Problem to solve = Your task is to copy the lines of the data below from the line holding "assign out_valid = vc_reg;" through the line holding "by 64-bit greater-or-equal", inclusive, exactly and with nothing added.
(Exercise materials Opens)
[src/hw/rtl/azn_pkg.sv]
`default_nettype none

package azn_pkg;

    localparam int AXIS_W       = 16;
    localparam int DEG_W        = 8;
    localparam int IDX_W        = 7;
    localparam int SEARCH_STEPS = 7;
    localparam int TAB_LAST     = 90;
    localparam int FRAC_W       = 32;

    localparam logic [DEG_W-1:0] DEG_NONE      = 8'd0;
    localparam logic [DEG_W-1:0] DEG_RIGHT     = 8'd90;
    localparam logic [DEG_W-1:0] DEG_HALF_TURN = 8'd180;

    localparam logic [63:0] Q31_ONE     = 64'd2147483648;
    localparam logic [63:0] COS_ONE_Q31 = 64'd2147156576;
    localparam logic [63:0] SIN_ONE_Q31 = 64'd37478757;
    localparam logic [63:0] Q31_HALF    = 64'd1073741824;

    // cos^2(d deg) in Q32; entry 0 stands for 1.0 and is handled as a shift
    typedef logic [FRAC_W-1:0] cos_sq_tab_t [0:TAB_LAST];

    typedef struct packed {
        logic vec_zero;
        logic z_zero;
        logic z_neg;
    } azn_flags_t;

    function automatic cos_sq_tab_t build_cos_sq();
        cos_sq_tab_t tab;
        logic [63:0] c;
        logic [63:0] s;
        logic [63:0] nc;
        logic [63:0] ns;
        logic [63:0] sq64;
        logic [63:0] cq [0:45];
        logic [63:0] sn [0:45];
        c = Q31_ONE;
        s = '0;
        cq[0] = c;
        sn[0] = s;
        for (int k = 1; k <= 45; k++)
        begin
            nc = (c * COS_ONE_Q31 - s * SIN_ONE_Q31 + Q31_HALF) >> 31;
            ns = (s * COS_ONE_Q31 + c * SIN_ONE_Q31 + Q31_HALF) >> 31;
            c = nc;
            s = ns;
            cq[k] = c;
            sn[k] = s;
        end
        for (int k = 0; k <= 45; k++)
        begin
            sq64 = cq[k] * cq[k];
            tab[k] = sq64[61:30];
        end
        for (int k = 46; k <= TAB_LAST; k++)
        begin
            sq64 = sn[TAB_LAST-k] * sn[TAB_LAST-k];
            tab[k] = sq64[61:30];
        end
        tab[0]        = '0;
        tab[30]       = 32'hC000_0000;
        tab[45]       = 32'h8000_0000;
        tab[60]       = 32'h4000_0000;
        tab[TAB_LAST] = '0;
        return tab;
    endfunction

    localparam cos_sq_tab_t COS_SQ_Q32 = build_cos_sq();

endpackage

`default_nettype wire

[src/hw/rtl/azn_cell.sv]
`default_nettype none

// One step of the bisection over the cos^2 table: fetch, multiply, compare.
// acc counts table entries the vector's angle is not short of.
module azn_cell #(
    parameter int SB   = 16,
    parameter int STEP = 0
) (
    input  logic                          clk,
    input  logic                          rst_n,
    input  logic                          in_valid,
    output logic                          in_ready,
    input  logic [2*SB-1:0]               r2_in,
    input  logic [2*SB-2:0]               z2_in,
    input  azn_pkg::azn_flags_t           flags_in,
    input  logic [azn_pkg::IDX_W-1:0]     acc_in,
    output logic                          out_valid,
    input  logic                          out_ready,
    output logic [2*SB-1:0]               r2_out,
    output logic [2*SB-2:0]               z2_out,
    output azn_pkg::azn_flags_t           flags_out,
    output logic [azn_pkg::IDX_W-1:0]     acc_out
);

    localparam int R2_W  = 2*SB;
    localparam int Z2_W  = 2*SB-1;
    localparam int FW    = azn_pkg::FRAC_W;
    localparam int P_W   = R2_W + FW;
    localparam int IW    = azn_pkg::IDX_W;
    localparam logic [IW-1:0] STEP_BIT = IW'(1) << STEP;
    localparam logic [IW-1:0] IDX_LAST = IW'(azn_pkg::TAB_LAST);

    logic va_reg, vb_reg, vc_reg;
    logic ra, rb, rc;

    logic [IW-1:0] cand_next, idx;
    logic          chk_next, one_next;
    logic [FW-1:0] c2_next;

    logic [R2_W-1:0] r2_a_reg, r2_b_reg, r2_c_reg;
    logic [Z2_W-1:0] z2_a_reg, z2_b_reg, z2_c_reg;
    azn_pkg::azn_flags_t fl_a_reg, fl_b_reg, fl_c_reg;
    logic [IW-1:0]   acc_a_reg, acc_b_reg, acc_c_reg, acc_next;
    logic [IW-1:0]   cand_a_reg, cand_b_reg;
    logic            chk_a_reg, chk_b_reg, one_a_reg;
    logic [FW-1:0]   c2_a_reg;
    logic [P_W-1:0]  prod_reg, prod_next;
    logic [P_W-1:0]  z2s;
    logic            passed;

    assign rc       = !vc_reg || out_ready;
    assign rb       = !vb_reg || rc;
    assign ra       = !va_reg || rb;
    assign in_ready = ra;

    always_comb
    begin
        cand_next = acc_in | STEP_BIT;
        idx       = cand_next - 1'b1;
        chk_next  = (idx <= IDX_LAST);
        one_next  = (idx == '0);
        c2_next   = chk_next ? azn_pkg::COS_SQ_Q32[idx] : '0;

        // entry 0 is exactly 1.0
        if (one_a_reg)
            prod_next = {r2_a_reg, FW'(0)};
        else
            prod_next = r2_a_reg * c2_a_reg;

        // angle lies short of the tested entry; on the negative side equality counts
        z2s = {1'b0, z2_b_reg, FW'(0)};
        if (fl_b_reg.z_neg)
            passed = (z2s >= prod_reg);
        else
            passed = (z2s > prod_reg);
        acc_next = (chk_b_reg && !passed) ? cand_b_reg : acc_b_reg;
    end

    always_ff @(posedge clk or negedge rst_n)
    begin
        if (!rst_n)
        begin
            va_reg <= 1'b0;
            vb_reg <= 1'b0;
            vc_reg <= 1'b0;
        end
        else
        begin
            if (ra) va_reg <= in_valid;
            if (rb) vb_reg <= va_reg;
            if (rc) vc_reg <= vb_reg;
        end
    end

    always_ff @(posedge clk)
    begin
        if (ra)
        begin
            r2_a_reg   <= r2_in;
            z2_a_reg   <= z2_in;
            fl_a_reg   <= flags_in;
            acc_a_reg  <= acc_in;
            cand_a_reg <= cand_next;
            chk_a_reg  <= chk_next;
            one_a_reg  <= one_next;
            c2_a_reg   <= c2_next;
        end
        if (rb)
        begin
            r2_b_reg   <= r2_a_reg;
            z2_b_reg   <= z2_a_reg;
            fl_b_reg   <= fl_a_reg;
            acc_b_reg  <= acc_a_reg;
            cand_b_reg <= cand_a_reg;
            chk_b_reg  <= chk_a_reg;
            prod_reg   <= prod_next;
        end
        if (rc)
        begin
            r2_c_reg  <= r2_b_reg;
            z2_c_reg  <= z2_b_reg;
            fl_c_reg  <= fl_b_reg;
            acc_c_reg <= acc_next;
        end
    end

    assign out_valid = vc_reg;
    assign r2_out    = r2_c_reg;
    assign z2_out    = z2_c_reg;
    assign flags_out = fl_c_reg;
    assign acc_out   = acc_c_reg;

endmodule

`default_nettype wire

[config.mk]
export PLATFORM = sky130hd
export DESIGN_NAME = azn_cell
export DESIGN_NICKNAME = d
export VERILOG_FILES = /design/src/hw/rtl/azn_pkg.sv /design/src/hw/rtl/azn_cell.sv
export SDC_FILE = /design/constraint.sdc
export NUM_CORES = 2
export LEC_CHECK = 0
export ABC_CLOCK_PERIOD_IN_PS = 6970
export BUFFER_PORTS_ARGS = -buffer_cell sky130_fd_sc_hd__buf_2
export CORE_MARGIN = 1.5
export CORE_UTILIZATION = 45
export DETAILED_ROUTE_END_ITERATION = 8
export PLACE_DENSITY_LB_ADDON = 0.2
export SLEW_MARGIN = 20
export SYNTH_ARGS = -nofsm -noshare
export SYNTH_HDL_FRONTEND = slang
export SYNTH_SLANG_ARGS = --single-unit
[constraint.sdc]
create_clock -name clk -period 6.97 [get_ports clk]
set_clock_uncertainty 0.05 [all_clocks]
set_input_delay 0.697 -clock clk [delete_from_list [all_inputs] [get_ports clk]]
set_output_delay 0.697 -clock clk [all_outputs]
set_load 0.01 [all_outputs]
After elaboration in Yosys (flattened, before gate mapping)
Memories as Yosys holds them, arrays and structs flattened. A register that Yosys moved wholly into a read port is not among the register bits.
Cells that the tools add are included.
{ "totals": {"regBits": 301, "romBits": 4096, "in_bits": 77, "output_inout_bits": 75, "elab_cells": 49, "n_memories": 1} }
{ "mem_list": {"columns": ["memory", "depth", "width", "rd", "rd_clocked_by_memory_dff", "wr", "line_no", "rtl"], "rows": [
  ["(no name shown)", 128, 32, 1, 1, 0, "azn_cell.sv:62", "c2_next = chk_next ? azn_pkg::COS_SQ_Q32[idx] : '0;"]
]} }
{ "op_classes": {"addsub": 1, "n_mul": 1, "magnitude_cmp": 3, "muxes": 3, "bitwise_logic": 1, "n_reduce_logical": 10} }
{ "op_table": {"columns": ["operator", "count"], "rows": [
  ["63-bit by 64-bit greater-or-equal comparator with 1-bit output", 1],
  ["63-bit by 64-bit greater-than comparator with 1-bit output", 1],
  ["32-bit by 32-bit multiplier with 64-bit output", 1],
  ["64-bit 2-to-1 mux", 1],
  ["7-bit NOT with 8-bit output", 1],
  ["7-bit <= comparator, second input constant", 1],
  ["7-bit zero test", 1],
  ["7-bit 2-to-1 mux", 1],
  ["7-bit by 1-bit subtractor with 7-bit output, second input constant", 1],
  ["1-bit zero test", 5],
  ["1-bit logical OR", 3],
  ["1-bit logical AND", 1],
  ["1-bit 2-to-1 mux", 1]
]} }

Depth between registers and ports, before layout
{ "logic_depth": {"ltp_word": 5, "ltp_mapped": 30, "depth_no_buf": 28} }

Least setup slack after synthesis
No wires, ideal clock.
{ "synth_timing": {"path_type": "flip-flop to flip-flop", "start": "register r2_a_reg[16]", "end": "register prod_reg[63], data pin", "setup_ps": 260, "arrival_ps": 7051, "required_time_ps": 6660, "slack_ps": -391, "stages_incl_launch_ff": 27, "n_path_buf": 2, "synth_period_minus_slack_ps": 7361, "cell_sequence": "edfxtp_1 -> clkbuf_1 -> and2_1 -> fa_1 -> fa_1 -> inv_1 -> fa_1 -> fa_1 -> fa_1 -> inv_1 -> fa_1 -> fa_1 -> inv_1 -> fa_1 -> inv_1 -> ha_1 -> buf_2 -> a21oi_2 -> o21bai_1 -> a21o_1 -> or3b_1 -> o21ai_2 -> o31ai_4 -> o21ai_1 -> o21ai_1 -> xnor2_1 -> mux2_2"} }
{ "synth_via": {"elab_chain_cells": 2} }
{ "synth_lines": {"columns": ["item", "line_no", "rtl"], "rows": [
  ["from (decl)", "azn_cell.sv:40", "logic [R2_W-1:0] r2_a_reg, r2_b_reg, r2_c_reg;"],
  ["from (signal assigned)", "azn_cell.sv:99", "r2_a_reg <= r2_in;"],
  ["32-bit by 32-bit multiplier with 64-bit output", "azn_cell.sv:68", "prod_next = r2_a_reg * c2_a_reg;"],
  ["64-bit 2-to-1 mux", "azn_cell.sv:65", "if (one_a_reg)"],
  ["net prod_next[63]", "azn_cell.sv:47", "logic [P_W-1:0] prod_reg, prod_next;"],
  ["to (signal assigned)", "azn_cell.sv:116", "prod_reg <= prod_next;"],
  ["to (decl)", "azn_cell.sv:47", null]
]} }
The timed path passes the listed nets, and every way through them passes these cells.
A chain may end at the register's enable or synchronous reset.

Worst setup path in the final report
{ "layout_timing": {"start": "register c2_a_reg[11]", "end": "register prod_reg[61], data pin"} }
{ "layout_via": {"elab_chain_cells": 2} }
{ "layout_lines": {"columns": ["item", "line_no", "rtl"], "rows": [
  ["from (decl)", "azn_cell.sv:46", "logic [FW-1:0] c2_a_reg;"],
  ["32-bit by 32-bit multiplier with 64-bit output", "azn_cell.sv:68", null],
  ["64-bit 2-to-1 mux", "azn_cell.sv:65", null],
  ["net prod_next[61]", "azn_cell.sv:47", null]
]} }
The timed path passes the listed nets, and every way through them passes these cells.

==> flow_results.org <==
** Synth
- Biggest area contributors in the synthesized netlist :: sky130_fd_sc_hd__fa_1, sky130_fd_sc_hd__edfxtp_1, sky130_fd_sc_hd__ha_1
- Yosys warning count :: 0
- Counting flops and latches in the post-synthesis netlist gives roughly 320.
- Proportion of synthesized area in mux cells :: less than 1%
- Mapped Avg Cell Area :: 9.97 sq um
- Share of synthesized cell area in full adder, half adder and majority cells :: 46.9%
- Top FF cell, synth :: sky130_fd_sc_hd__edfxtp_1
- The synthesized netlist devotes about 16% of its cell area to simple gates.
- Top cell type's share of synthesized area :: around 39%
- Synth top cells by count :: sky130_fd_sc_hd__inv_1, sky130_fd_sc_hd__fa_1, sky130_fd_sc_hd__nand2_1
- Synthesized net count :: about 5.9k
- By area, the combinational part of the netlist is dominated by adder cells.
- Cells after synthesis :: 4663
- Share of synthesized area occupied by flip-flops and latches :: ~21%
- Summing every instance area after synthesis gives ~47000 sq um.
- The synthesized netlist devotes 5.84% of its cell area to compound gates.
- Of the total synthesized cell area, the portion taken by XOR and XNOR cells is approximately 1.1%.
- Synth unique cells :: 84
- Yosys instantiated no cell more often than sky130_fd_sc_hd__inv_1.
- Of all cell types, the one taking the most synthesized area is sky130_fd_sc_hd__fa_1.
- Proportion of synthesized flip-flops having asynchronous set or reset :: less than 1%
- Number of enable-type register cells in the synthesized netlist :: between 300 and 400

** Place
- Worst-case setup slack after placement :: -0.793 ns
- Area after DPL :: 51900 sq um
- The congestion estimate from routability-driven global placement came to slightly below 0.9.
- Counting tap cells, the placed design contains a total of 6333 instances.
- Count of buffers inserted at the top-level ports :: about 150
- DPL Wire Length :: between 100000 and 150000 microns

** Flow run
- Max-cap violations in this run came to 0.

** Die
- approximately 150 I/O pins were placed.
- The core region is roughly 100000 sq um.
- Initial core utilization :: 45.5%
- Die boundary width :: 324 microns
- Vertical extent of the die :: 324 microns
- The die covers 105000 sq um.
- Standard-cell row count :: between 100 and 150

** Layout
- The post-route netlist has 17.1% of its cells at a drive strength greater than 1.
- Fill cells :: between 9k and 10k
- In the final design database the tool counted between 6k and 7k nets.
- Relative to the synthesized area, the layout overhead comes to 16.9%.
- Design area :: 54400 sq um
- The finished layout holds approximately 6.4k standard cells, fillers aside.
- The register with the most flip-flops in the layout has 64 of them.

** GRT
- For this run, global-route usage on met3 was measured as around 2.3%.
- In the global route stage, met2 resource usage came out at 45.0%.
- After global routing the overflow that remains totals 0.
- The initial antenna violation count came to 5.
- The number of global-route vias before repair is approximately 36k.
- The layer flagged by global routing as most heavily used is met2.
- The first global-routing pass estimated 207000 microns of wire.
- Maximum number of pins on one net before global-route repair :: 140
- For this run, global-route usage on met1 was measured as 32.9%.
- GRT Util Overall :: roughly a quarter

** Timing
- In the post-route analysis, the smallest setup slack over all paths is -0.536 ns.
- Upper clock frequency limit :: between 100 and 150 MHz
- Tcrit/Tclk final :: 108%
- Worst rel slew slack :: between 30% and 40%
- Final setup violating endpoints :: 35
- Worst slew pin tran :: between 1 and 1.5 ns
- RSZ-0062 raised after global routing :: true
- The routed design could run at a clock period as short as about 7.5 ns.
- Hold violation count in the final report :: 0
- Max-slew violation count :: 0

** Hold path
- Hold Path Class :: in2reg
- Depth of the worst hold-timing path :: 1
- Hold path startpoint :: r2_in[22]
- Hold Crit Endpoint :: r2_a_reg[22]

** Worst setup path
- Counting both buffers and inverters, the worst setup path holds a total of 4.
- Slowest cell on the critical path :: sky130_fd_sc_hd__fa_1
- By instance count, the cell type seen most on the critical path is sky130_fd_sc_hd__fa_1.
- Peak per-stage delay on the critical path :: 0.59 ns
- STA classifies the critical path endpoint as a flip-flop.
- Arrival time at the worst endpoint :: 7.79 ns
- The critical path goes through buf_4, buf_6, and2_1, fa_1, inv_1, fa_1, fa_2, fa_1, inv_1, fa_1, fa_1, fa_1, fa_1, ha_4, a21oi_2, o21ai_1, a221o_1, a21oi_2, o21ai_2, nor3_4, o21ai_4, a41oi_2, xnor2_1, o21ai_1.
- Reg-to-reg setup timing slack :: -0.54 ns
- Reg-to-reg startpoint :: c2_a_reg[11]
- Worst Path Class, Setup :: reg2reg
- Critical R2R Capture :: prod_reg[61]
- Req. time, crit path :: approximately 7.3 ns
- Broken down by cell family, the worst path's largest delay share belongs to adder cells.
- Critical Path Start Type :: flip-flop
- Along the worst path, the maximum fanout reaches 11.
- Counting cells, the worst reg-to-reg path comes to 24.

** CTS
- CTS H-tree depth :: 2
- CTS placed an instance of sky130_fd_sc_hd__clkbuf_16 at the clock tree root.
- Clock-pin slew of the registers on the worst-case setup and hold paths :: 0.07 ns
- Clock tree synthesis inserted a total of 41 buffers.
- TritonCTS built the clock tree.
- At the later pin of the worst-skew pair, clock insertion delay measures 0.60 ns.
- Number of clock sinks :: about 320
- Max Buffers Root-to-Sink :: 3

** Routing
- Wire length per cell :: slightly above 20 microns
- After detailed routing, the number of vias per cell comes to 5.19.
- Total number of vias :: roughly 33k
- Number of DRC markers in iteration 0 :: between 2k and 2.5k
- The final layout contains routed wiring with a total length of 132000 microns.
- In this run the remaining antenna-violating nets after routing total 0.
- Drt pass-1 iters :: 5
- After detailed routing, the number of remaining DRC violations is 0.

** Outcome
- The checks that failed: negative setup slack.
- Result of the run :: finished with violations
## cell usage in the layout (no fill, tap or decap), drive strengths merged, types with 39 or more instances in the layout
master / instances
fa: 896
o21ai: 119
buf: 604
edfxtp: 318
ha: 311
inv: 915
and2: 546
nor2: 125
a21o: 55
clkbuf: 43
nand2: 613
xnor2: 39
a21oi: 135
## stage by stage
step / hold WS (ns) / TNS [ns] / utilization, %
floorplan: 0.350 / -0.465 / -
global placement: 0.350 / -15.40 / 50.8
global route: 0.211 / -17.69 / 53.2
detailed placement: 0.355 / -17.28 / 50.8
finish: 0.225 / -9.81 / 53.2
CTS: 0.183 / -10.79 / 52.7
## layout make-up
class | count | area (sq um) | share of cell area [%]
diodes | 3 | 7.51 | 0.0138
clock buffers | 43 | 1030 | 1.90
clock inverters | 31 | 234 | 0.430
inverters | 909 | 3410 | 6.27
multi-input cells | 3161 | 33300 | 61.2
flip-flops and latches | 321 | 9620 | 17.7
well taps | 1368 | 1710 | 3.15
repair buffers | 605 | 5050 | 9.29
## worst reg2reg max path: stages (launching register included)
cell,delay (ns)
sky130_fd_sc_hd__edfxtp_1,0.45
sky130_fd_sc_hd__buf_4,0.17
sky130_fd_sc_hd__buf_6,0.14
sky130_fd_sc_hd__and2_1,0.18
sky130_fd_sc_hd__fa_1,0.54
sky130_fd_sc_hd__inv_1,0.05
sky130_fd_sc_hd__fa_1,0.52
sky130_fd_sc_hd__fa_2,0.46
sky130_fd_sc_hd__fa_1,0.51
sky130_fd_sc_hd__inv_1,0.06
sky130_fd_sc_hd__fa_1,0.59
sky130_fd_sc_hd__fa_1,0.44
sky130_fd_sc_hd__fa_1,0.55
sky130_fd_sc_hd__fa_1,0.46
sky130_fd_sc_hd__ha_4,0.25
sky130_fd_sc_hd__a21oi_2,0.15
sky130_fd_sc_hd__o21ai_1,0.11
sky130_fd_sc_hd__a221o_1,0.38
sky130_fd_sc_hd__a21oi_2,0.19
sky130_fd_sc_hd__o21ai_2,0.14
sky130_fd_sc_hd__nor3_4,0.34
sky130_fd_sc_hd__o21ai_4,0.11
sky130_fd_sc_hd__a41oi_2,0.21
sky130_fd_sc_hd__xnor2_1,0.13
sky130_fd_sc_hd__o21ai_1,0.07
## metal layers
metal / wire length [microns] / share of wire [%]
met1: 53800 / 41
met2: 67600 / 51
met3: 5470 / 4.2
met4: 4870 / 3.7
met5: 0 / 0
## cell families after synthesis
group	after synthesis
AO/OA/AOI/OAI	433
XOR/XNOR	56
adder cells (fa/ha/maj)	1207
buffers and inverters	1181
flip-flops	321
multiplexers	8
AND/OR/NAND/NOR	1457
## worst max path at each step
stage | start | endpoint | slack [ns] | cells past startpoint
2_1_floorplan | r2_a_reg[22] | prod_reg[63] | -0.16 | 26
3_3_place_gp | r2_a_reg[20] | prod_reg[61] | -0.72 | 26
3_5_place_dp | r2_a_reg[20] | prod_reg[61] | -0.79 | 26
4_1_cts | r2_a_reg[15] | prod_reg[48] | -0.52 | 24
5_1_grt | r2_a_reg[15] | prod_reg[60] | -0.75 | 23
6_report | c2_a_reg[11] | prod_reg[61] | -0.54 | 24
## timing repair
| item | 4_1_cts | 5_1_grt |
|---|---|---|
| hold buffers | 1 | 0 |
| cloned | 1 | 1 |
| endpoints found under the setup margin | 42 | 44 |
| buffers inserted | 17 | 14 |
| gates resized for setup | 115 | 115 |
| hold endpoints to repair | 3 | 0 |
| pin swaps | 53 | 52 |
Power is left out: the tool's default activity adds up to more than one toggle a clock period on the data nets, which glitch-free logic cannot reach.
(Exercise materials Closes)
The completed task =
    assign out_valid = vc_reg;
    assign r2_out    = r2_c_reg;
    assign z2_out    = z2_c_reg;
    assign flags_out = fl_c_reg;
    assign acc_out   = acc_c_reg;

endmodule

`default_nettype wire

[config.mk]
export PLATFORM = sky130hd
export DESIGN_NAME = azn_cell
export DESIGN_NICKNAME = d
export VERILOG_FILES = /design/src/hw/rtl/azn_pkg.sv /design/src/hw/rtl/azn_cell.sv
export SDC_FILE = /design/constraint.sdc
export NUM_CORES = 2
export LEC_CHECK = 0
export ABC_CLOCK_PERIOD_IN_PS = 6970
export BUFFER_PORTS_ARGS = -buffer_cell sky130_fd_sc_hd__buf_2
export CORE_MARGIN = 1.5
export CORE_UTILIZATION = 45
export DETAILED_ROUTE_END_ITERATION = 8
export PLACE_DENSITY_LB_ADDON = 0.2
export SLEW_MARGIN = 20
export SYNTH_ARGS = -nofsm -noshare
export SYNTH_HDL_FRONTEND = slang
export SYNTH_SLANG_ARGS = --single-unit
[constraint.sdc]
create_clock -name clk -period 6.97 [get_ports clk]
set_clock_uncertainty 0.05 [all_clocks]
set_input_delay 0.697 -clock clk [delete_from_list [all_inputs] [get_ports clk]]
set_output_delay 0.697 -clock clk [all_outputs]
set_load 0.01 [all_outputs]
After elaboration in Yosys (flattened, before gate mapping)
Memories as Yosys holds them, arrays and structs flattened. A register that Yosys moved wholly into a read port is not among the register bits.
Cells that the tools add are included.
{ "totals": {"regBits": 301, "romBits": 4096, "in_bits": 77, "output_inout_bits": 75, "elab_cells": 49, "n_memories": 1} }
{ "mem_list": {"columns": ["memory", "depth", "width", "rd", "rd_clocked_by_memory_dff", "wr", "line_no", "rtl"], "rows": [
  ["(no name shown)", 128, 32, 1, 1, 0, "azn_cell.sv:62", "c2_next = chk_next ? azn_pkg::COS_SQ_Q32[idx] : '0;"]
]} }
{ "op_classes": {"addsub": 1, "n_mul": 1, "magnitude_cmp": 3, "muxes": 3, "bitwise_logic": 1, "n_reduce_logical": 10} }
{ "op_table": {"columns": ["operator", "count"], "rows": [
  ["63-bit by 64-bit greater-or-equal comparator with 1-bit output", 1],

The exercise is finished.